Agahian Farnaz, Funt Brian
J Opt Soc Am A Opt Image Sci Vis. 2014 Jul 1;31(7):1445-52. doi: 10.1364/JOSAA.31.001445.
The spectra in spectral reflectance datasets tend to be quite correlated and therefore they can be represented more compactly using standard techniques such as principal components analysis (PCA) as part of a lossy compression strategy. However, the presence of outlier spectra can often increase the overall error of the reconstructed spectra. This paper introduces a new outlier modeling (OM) method that detects, clusters, and separately models outliers with their own set of basis vectors. Outliers are defined in terms of the robust Mahalanobis distance using the fast minimum covariance determinant algorithm as a robust estimator of the multivariate mean and covariance from which it is computed. After removing the outliers from the main dataset, the performance of PCA on the remaining data improves significantly; however, since outlier spectra are a part of the image, they cannot simply be ignored. The solution is to cluster the outliers into a small number of clusters and then model each cluster separately using its own cluster-specific PCA-derived bases. Tests show that OM leads to lower spectral reconstruction errors of reflectance spectra in terms of both normalized RMS and goodness of fit.

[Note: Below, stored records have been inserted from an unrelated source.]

--- config.mk ---
export PLATFORM = sky130hd
export DESIGN_NAME = sat_queue
export DESIGN_NICKNAME = d
export VERILOG_FILES = /design/src/rtl/assert_macros.svh /design/src/rtl/sat_pkg.sv /design/src/rtl/sat_queue.sv
export SDC_FILE = /design/constraint.sdc
export NUM_CORES = 1
export LEC_CHECK = 0
export BUFFER_PORTS_ARGS = -buffer_cell sky130_fd_sc_hd__buf_2
export CAP_MARGIN = 25
export CORE_MARGIN = 2
export CORE_UTILIZATION = 30
export CTS_CLUSTER_SIZE = 12
export DETAILED_ROUTE_END_ITERATION = 6
export PLACE_DENSITY_LB_ADDON = 0.05
export SETUP_SLACK_MARGIN = 0.5
export SLEW_MARGIN = 20
export SYNTH_ARGS = -nofsm -noshare
export SYNTH_HDL_FRONTEND = slang
export SYNTH_SLANG_ARGS = --single-unit
--- constraint.sdc ---
create_clock -name clk -period 3.1 [get_ports clk]
set_clock_uncertainty 0.05 [all_clocks]
set_input_delay 0.155 -clock clk [delete_from_list [all_inputs] [get_ports clk]]
set_output_delay 0.155 -clock clk [all_outputs]
set_load 0.01 [all_outputs]
==> src/rtl/assert_macros.svh <==
// assertion macros used by the tag array back end
`ifndef ASSERT_MACROS_SVH
`define ASSERT_MACROS_SVH
`ifndef ASSERT_OFF
`define AST_IMPL(label, clk, rst, a, c) \
  label: assert property (@(posedge clk) disable iff (rst) (a) |-> (c)) \
    else $error("assertion failed");
`define AST_NEXT(label, clk, rst, a, c) \
  label: assert property (@(posedge clk) disable iff (rst) (a) |=> (c)) \
    else $error("assertion failed");
`else
`define AST_IMPL(label, clk, rst, a, c)
`define AST_NEXT(label, clk, rst, a, c)
`endif
`endif

==> src/rtl/sat_pkg.sv <==
// shared types and constants of the tag array
`timescale 1ns / 1ps
package sat_pkg;
  localparam int DEF_MAX_WAYS  = 8;
  localparam int DEF_MAX_SETS  = 512;
  localparam int DEF_LINE_BITS = 32;

  localparam int OP_W     = 2;
  localparam int LINE_W   = 32;
  localparam int SET_W    = 9;
  localparam int SLOT_W   = 12;
  localparam int STAT_W   = 2;
  localparam int WAYS_W   = 4;
  localparam int SETS_W   = 10;
  localparam int CNT_W    = 14;
  localparam int CIDX_W   = 2;
  localparam int QDEPTH   = 2;

  localparam logic [OP_W-1:0] OP_LOOKUP = 2'd0;
  localparam logic [OP_W-1:0] OP_LIST   = 2'd1;
  localparam logic [OP_W-1:0] OP_INSERT = 2'd2;
  localparam logic [OP_W-1:0] OP_INVAL  = 2'd3;

  localparam logic [STAT_W-1:0] ST_OK      = 2'd0;
  localparam logic [STAT_W-1:0] ST_SET_ERR = 2'd1;
  localparam logic [STAT_W-1:0] ST_SLOT_ERR = 2'd2;

  localparam logic [CIDX_W-1:0] REG_WAYS = 2'd0;
  localparam logic [CIDX_W-1:0] REG_SETS = 2'd1;

  typedef struct packed {
    logic [OP_W-1:0]   op;
    logic [LINE_W-1:0] line;
    logic [STAT_W-1:0] status;
    logic [CNT_W-1:0]  slot;
    logic [WAYS_W-1:0] ways;
  } cmd_t;
endpackage

==> src/rtl/sat_front.sv <==
// front end: configuration registers and command classification
`timescale 1ns / 1ps
module sat_front #(
  parameter int MAX_WAYS = sat_pkg::DEF_MAX_WAYS,
  parameter int MAX_SETS = sat_pkg::DEF_MAX_SETS
) (
  input  logic                        clk,
  input  logic                        rst,
  input  logic                        cfg_valid,
  input  logic [sat_pkg::CIDX_W-1:0]  cfg_index,
  input  logic [sat_pkg::SETS_W-1:0]  cfg_data,
  input  logic [sat_pkg::OP_W-1:0]    op,
  input  logic [sat_pkg::LINE_W-1:0]  line_id,
  input  logic [sat_pkg::SET_W-1:0]   set_number,
  input  logic [sat_pkg::SLOT_W-1:0]  slot_number,
  output sat_pkg::cmd_t               cmd
);
  import sat_pkg::*;

  logic [WAYS_W-1:0] ways_reg;
  logic [SETS_W-1:0] sets_reg;
  logic [WAYS_W-1:0] ways_e;
  logic [SETS_W-1:0] sets_e;
  logic [CNT_W-1:0]  total;
  logic [CNT_W-1:0]  base;

  always_ff @(posedge clk) begin
    if (rst) begin
      ways_reg <= WAYS_W'(8);
      sets_reg <= SETS_W'(512);
    end else if (cfg_valid) begin
      if (cfg_index == REG_WAYS) ways_reg <= cfg_data[WAYS_W-1:0];
      else if (cfg_index == REG_SETS) sets_reg <= cfg_data;
    end
  end

  always_comb begin
    if (ways_reg == '0) ways_e = WAYS_W'(1);
    else if (int'(ways_reg) > MAX_WAYS) ways_e = WAYS_W'(MAX_WAYS);
    else ways_e = ways_reg;
    if (sets_reg == '0) sets_e = SETS_W'(1);
    else if (int'(sets_reg) > MAX_SETS) sets_e = SETS_W'(MAX_SETS);
    else sets_e = sets_reg;
    total = CNT_W'(ways_e) * CNT_W'(sets_e);
    base  = CNT_W'(set_number) * CNT_W'(ways_e);

    cmd.op   = op;
    cmd.line = line_id;
    cmd.ways = ways_e;
    if (op == OP_LOOKUP || op == OP_LIST) begin
      cmd.slot   = base;
      cmd.status = (SETS_W'(set_number) >= sets_e) ? ST_SET_ERR : ST_OK;
    end else begin
      cmd.slot   = CNT_W'(slot_number);
      cmd.status = (CNT_W'(slot_number) >= total) ? ST_SLOT_ERR : ST_OK;
    end
  end
endmodule

==> config.mk <==
export PLATFORM = sky130hd
export DESIGN_NAME = sat_front
export DESIGN_NICKNAME = d
export VERILOG_FILES = /design/src/rtl/assert_macros.svh /design/src/rtl/sat_pkg.sv /design/src/rtl/sat_front.sv
export SDC_FILE = /design/constraint.sdc
export NUM_CORES = 1
export LEC_CHECK = 0
export BUFFER_PORTS_ARGS = -buffer_cell sky130_fd_sc_hd__buf_2
export CORE_MARGIN = 2
export CORE_UTILIZATION = 44
export DETAILED_ROUTE_END_ITERATION = 12
export GPL_TIMING_DRIVEN = 0
export PLACE_DENSITY_LB_ADDON = 0.2
export SETUP_SLACK_MARGIN = 0.5
export SYNTH_ARGS = -nofsm -noshare
export SYNTH_HDL_FRONTEND = slang
export SYNTH_SLANG_ARGS = --single-unit
==> constraint.sdc <==
create_clock -name clk -period 12.4 [get_ports clk]
set_input_delay 1.24 -clock clk [delete_from_list [all_inputs] [get_ports clk]]
set_output_delay 1.24 -clock clk [all_outputs]
set_load 0.02 [all_outputs]
==> impl_metrics.ini, run 1 <==
[run_status]
status = finished clean

[yosys]
syn_inst = 465
async_flop_share_pct = 0
synth_fp_nets = 621
ys_seq_area_share_pct = 7.76
synth_ff_type = dfxtp_1
synth_area_um2 = 3610
synth_edf_count = 0
synth_cell_types = 47
avgSynthCellArea_um2 = 7.76
yosys_warnings = 0
ys_ff_latch = 14

[clock_tree]
cts_resized = 0
cts_tree = yes
cts.htree.levels = 1
clk_latency_ps = 240
numCtsBuffers = 3
clk_path_buf_depth = 2
clockRootBuffer = clkbuf_8
cts_setup_buffers = 0
clk_pin_slew_ps = 60
clock_sink_count = 14
hold_buffers = 0

[drt]
vias = 3285
via_per_inst = 4.96
dr.first_iter.drc_count = 111
finalWirelength_um = 8560
wl_per_cell_um = 12.9
antenna_left = 0
drc = 0
first_pass_iters = 4

[timing]
relSlewSlack_pct = 60.6
worst_slack_ps = 5890
setup_viol = 0
rsz0062_at_grt = no
clock-skew-final_ps = 0
hold_viol = 0
fin_crit_sh_pct = 52.5
fmax_ghz = 0.154
fin_setup_tns_ps = 0
slew_violations = 0
worst_pin_slew_ps = 592
post-route-min-period_ps = 6510

[final_layout]
regArea_um2 = 280
final_common_cell = buf_2
area_growth_pct = 17.4
final_cell_mix = buf_2 (89), nor2_1 (60), ha_1 (56)
fin_cells = 662
fillers = 799
largest_register_ffs = 10
antennaDiodeCount = 0
multi_input_area_um2 = 2810
layout-drive-gt1-share_pct = 25.9
final_core_util_pct = 52.3
final_nets = 714

[setup_path]
crit_type = register to output port
crit_start = sets_reg[9]
r2r_start = ways_reg[3]
crit_slowest_cell = fa_1
critPathBufInv = 4
path_common_cell = nor2_1
critical_path.cell_chain = clkbuf_1, nand2_1, nand2_1, nor2_1, fa_1, inv_1, fa_1, inv_1, ha_1, nor2b_1, o31a_1, o21a_1, nor2_1, xor2_1, ha_1, nand4_1, nor2_1, o21ai_0, o21ai_0, o2111ai_1, nor4_2, buf_2
startpoint_type = register
arrival_ps = 5270
cp.depth = 22
cp_max_fo = 10
cp.required_ps = 11160
critPathMaxStageDelay_ps = 550
critPathTopFamily = adder cells
end_kind = output port
rr_worst_depth = 4

[floorplanning]
fp-row-count = 33
fp.dieH_um = 94.6
pin_count = 124
initial_core_util_pct = 44.6
dieArea_um2 = 8940
core-area_um2 = 8090
dieWidth_um = 94.6

[global_route]
grt_start_max_net_pins = 11
grt_pass1_wl_um = 13900
antenna_found_initial = 0
grt_usage_pct = 19.2
grt_overflow = 0
grt_pass1_vias = 3039

[placement]
place_worst_setup_slack_ps = 6070
dp_cells = 658
dp_hpwl_um = 7400
place_congestion = 0.832
port_buffers = 88

[power_and_ir_drop]
power.total_uw = 182
peakVddDrop_uv = 76.9
power.density_nw_per_um2 = 42.9
p_leak_nw = 2.26

[hold_path]
min_path_type = register to register
hold_path_depth = 2
min_from = ways_reg[0]

[run]
cap_violations = 0
-- worst register-to-register path: cells and delay by family (launching register included) --
family / cells / cell delay (ps)
buffers and inverters: 2 / 530
and+or+nand+nor: 1 / 100
AOI/OAI and AO/OA: 1 / 270
DFF: 1 / 330
-- metal layers --
layer,vias up,part of all wire (%),track usage [%]
met5,-,0,0
met4,0,0.37,2.42
met3,4,5.3,0.798
met2,99,46,34.6
met1,1508,48,26.3
li1,1674,-,-
-- layout make-up --
class	count	area share, %
Multi-Input combinational cell	348	66.3
Timing Repair Buffer	88	10.4
Buffer	47	7.29
Sequential cell	14	6.62
Inverter	56	4.96
Tap cell	105	3.10
Clock buffer	4	1.30
-- cell usage after synthesis, types with 2 or more instances --
library cell	count	share of area, %
nor2_1	60	6.2
ha_1	56	19
inv_1	53	5.5
nand2_1	44	4.6
buf_4	35	7.3
fa_1	30	17
o21ai_0	22	3.1
a21oi_1	19	2.6
and2_1	14	2.4
dfxtp_1	14	7.8
mux2i_1	12	3.3
clkbuf_1	11	1.1
nand2b_1	11	1.9
a21o_1	9	1.9
xnor2_1	8	1.9
xor2_1	8	1.9
o21a_1	5	1.0
nor3_1	4	0.55
o21ai_1	4	0.55
o21bai_1	4	0.83
or2_2	4	0.69
a211o_1	3	0.73
clkinv_1	3	0.31
mux2_2	3	0.94
a211oi_2	2	0.69
nor2b_1	2	0.35
nor3b_1	2	0.42
nor4_1	2	0.35
o2111ai_1	2	0.49
o31ai_1	2	0.42
-- power breakdown --
group / total [mW] / leakage, nW / switching [mW] / internal, mW
clock network: 0.0433 / 0.0288 / 0.0152 / 0.0281
registers: 0.0481 / 0.114 / 0.00138 / 0.0467
logic: 0.0903 / 2.12 / 0.0520 / 0.0383
total: 0.182 / 2.26 / 0.0686 / 0.113
-- kinds of logic after synthesis --
logic type / synth area share [%]
other: 0.104
adder cells (fa/ha/maj): 36.0
AND/OR/NAND/NOR: 19.2
AO/OA/AOI/OAI: 14.4
flip-flops: 7.76
multiplexers: 4.26
XOR/XNOR: 3.88
buffers and inverters: 14.4
-- through the flow --
stage                     instance area (um2)  hold WS [ps]
after floorplan                          3610           455
after global placement                   4180           479
after detailed placement                 4180           497
after CTS                                4240           514
after global routing                     4240           538
final                                    4240           511
-- worst paths after layout --
| path | to | slack [ps] |
|---|---|---|
| max | cmd[19] | 5890 |
| min | ways_reg[0] | 510 |
| max reg2reg | ways_reg[3] | 11060 |
| min reg2reg | ways_reg[0] | 510 |
No activity file was read; power rests on OpenSTA's default activity.
==> run 2: changes to the inputs <==
==> constraint.sdc (replaced) <==
create_clock -name clk -period 6.75 [get_ports clk]
set_input_delay 0.675 -clock clk [delete_from_list [all_inputs] [get_ports clk]]
set_output_delay 0.675 -clock clk [all_outputs]
set_load 0.02 [all_outputs]
==> run 2 against run 1 <==
Effect of this change: via count about the same; critical path depth unchanged; setup slack got worse by 4900 ps; clock-buffer cell count did not move; non-clock buffer count did not move; combinational power is 84% higher; wire length hardly changed; first-iteration DRC count increased by 0.90%; register-to-register slack got worse by 5700 ps.
==> impl_metrics.ini, run 2 (synthesis results as in run 1) <==
[floorplanning]
dieWidth_um = 94.6
initial_core_util_pct = 44.6
fp-row-count = 33
fp.dieH_um = 94.6
core-area_um2 = 8090
dieArea_um2 = 8940
pin_count = 124

[clock_tree]
hold_buffers = 0
cts_resized = 0
cts.htree.levels = 1
clockRootBuffer = clkbuf_8
clk_latency_ps = 240
clk_pin_slew_ps = 60
cts_setup_buffers = 0
numCtsBuffers = 3
clk_path_buf_depth = 2
cts_tree = yes
clock_sink_count = 14

[placement]
dp_hpwl_um = 7400
place_congestion = 0.832
port_buffers = 88
placed_area_um2 = 4180

[global_route]
grt_overflow = 0
grt_pass1_wl_um = 13900
antenna_found_initial = 0
grt_usage_pct = 19.2
grt_start_max_net_pins = 11
grt_pass1_vias = 3039

[setup_path]
rr_worst_depth = 4
end_kind = output port
crit_type = register to output port
rrSetupSlack_ps = 5410
cp.required_ps = 6070
critPathBufInv = 5
critPathTopFamily = adder cells
startpoint_type = register
arrival_ps = 5130
r2r_start = ways_reg[3]
critical_path.cell_chain = inv_1, nand2_1, clkbuf_1, nor2_1, fa_1, inv_1, fa_1, inv_1, ha_1, nor2b_1, o31a_1, o21a_1, nor2_1, xor2_1, ha_1, nand4_1, nor2_1, o21ai_0, o21ai_0, o2111ai_1, nor4_2, buf_2
worstReg2RegEnd = ways_reg[3]
critPathMaxStageDelay_ps = 520
cp_max_fo = 10
crit_slowest_cell = fa_1

[hold_path]
hold_path_depth = 2
min_from = ways_reg[0]
min_path_type = register to register
whs_endpoint = ways_reg[0]

[final_layout]
multi_input_area_um2 = 2820
area_growth_pct = 17.6
design_area_um2 = 4240
regArea_um2 = 280
layout-drive-gt1-share_pct = 26.2
final_common_cell = buf_2
antennaDiodeCount = 0
final_nets = 714
final_cell_mix = buf_2 (89), nor2_1 (60), ha_1 (56)
fillers = 799
largest_register_ffs = 10

[drt]
dr.first_iter.drc_count = 112
antenna_left = 0
first_pass_iters = 4
wl_per_cell_um = 12.9
finalWirelength_um = 8560
drc = 0
via_per_inst = 4.96
vias = 3283

[timing]
slew_violations = 0
fin_crit_sh_pct = 86.1
rsz0062_at_grt = no
clock-skew-final_ps = 0
worst_hold_slack_ps = 511
fmax_ghz = 0.172
worst_pin_slew_ps = 591
post-route-min-period_ps = 5810
hold_viol = 0
fin_setup_tns_ps = 0
setup_viol = 0
relSlewSlack_pct = 60.6

[run]
cap_violations = 0

[run_status]
status = finished clean

[power_and_ir_drop]
peakVddDrop_uv = 142
p_leak_nw = 2.27
power.density_nw_per_um2 = 78.8
-- run 2: worst max-delay path by stage --
stage                      startpoint  slack [ps]  cells past startpoint  endpoint
after global placement    sets_reg[9]         980                     22   cmd[19]
final                     ways_reg[3]         940                     22   cmd[19]
after global routing      sets_reg[7]         530                     22   cmd[19]
after detailed placement  sets_reg[9]         980                     22   cmd[19]
after CTS                 sets_reg[9]         700                     22   cmd[19]
after floorplan           sets_reg[9]        1610                     21   cmd[19]
-- run 2: report_power, final --
group | internal, mW | total [mW] | leakage (nW) | switching, mW
combinational | 0.0707 | 0.166 | 2.12 | 0.0956
sequential | 0.0858 | 0.0884 | 0.114 | 0.00265
clock | 0.0516 | 0.0797 | 0.0288 | 0.0281
total | 0.208 | 0.334 | 2.27 | 0.126
-- run 2: area by class of cell --
type | count | share of cell area, %
multi-input combinational | 348 | 66.4
timing repair buffer | 88 | 10.4
buffer | 47 | 7.31
sequential | 14 | 6.60
inverter | 56 | 4.95
tap | 105 | 3.10
clock buffer | 4 | 1.30
-- run 2: metal layers --
metal | track usage [%] | part of all wire [%] | vias up
met2 | 34.6 | 46 | 100
met1 | 26.3 | 48 | 1505
met5 | 0 | 0 | -
met3 | 0.798 | 5.3 | 4
met4 | 2.42 | 0.37 | 0
li1 | - | - | 1674
-- run 2: stage by stage --
stage                     utilization [%]  instances  total power, mW  setup WS, ps
after detailed placement             51.7        658            0.256           984
after global routing                 52.4        662            0.358           530
final                                52.4        662            0.334           942
after global placement               51.7        658            0.253           979
after CTS                            52.3        662            0.337           703
after floorplan                         -        465            0.203          1610
-- run 2: worst register-to-register path, cell delays in order, from the launching register on --
cell and delay [ps]:
dfxtp_1 330, inv_1 100, clkbuf_1 440, nor2_1 100, a211o_1 270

光谱反射率数据集中的光谱往往具有很强的相关性,因此可以使用主成分分析(PCA)等标准技术作为有损压缩策略的一部分,更紧凑地表示它们。然而,异常光谱的存在通常会增加重建光谱的总体误差。本文介绍了一种新的异常值建模(OM)方法,该方法可以检测、聚类异常值,并使用其自己的一组基向量分别对异常值进行建模。使用快速最小协方差行列式算法作为多元均值和协方差的稳健估计器,根据稳健马氏距离来定义异常值,该距离由其计算得出。从主数据集中去除异常值后,PCA在剩余数据上的性能显著提高;然而,由于异常光谱是图像的一部分,不能简单地忽略它们。解决方案是将异常值聚类为少量的簇,然后使用其自己的特定于簇的PCA派生基分别对每个簇进行建模。测试表明,就归一化均方根和拟合优度而言,OM会降低反射光谱的光谱重建误差。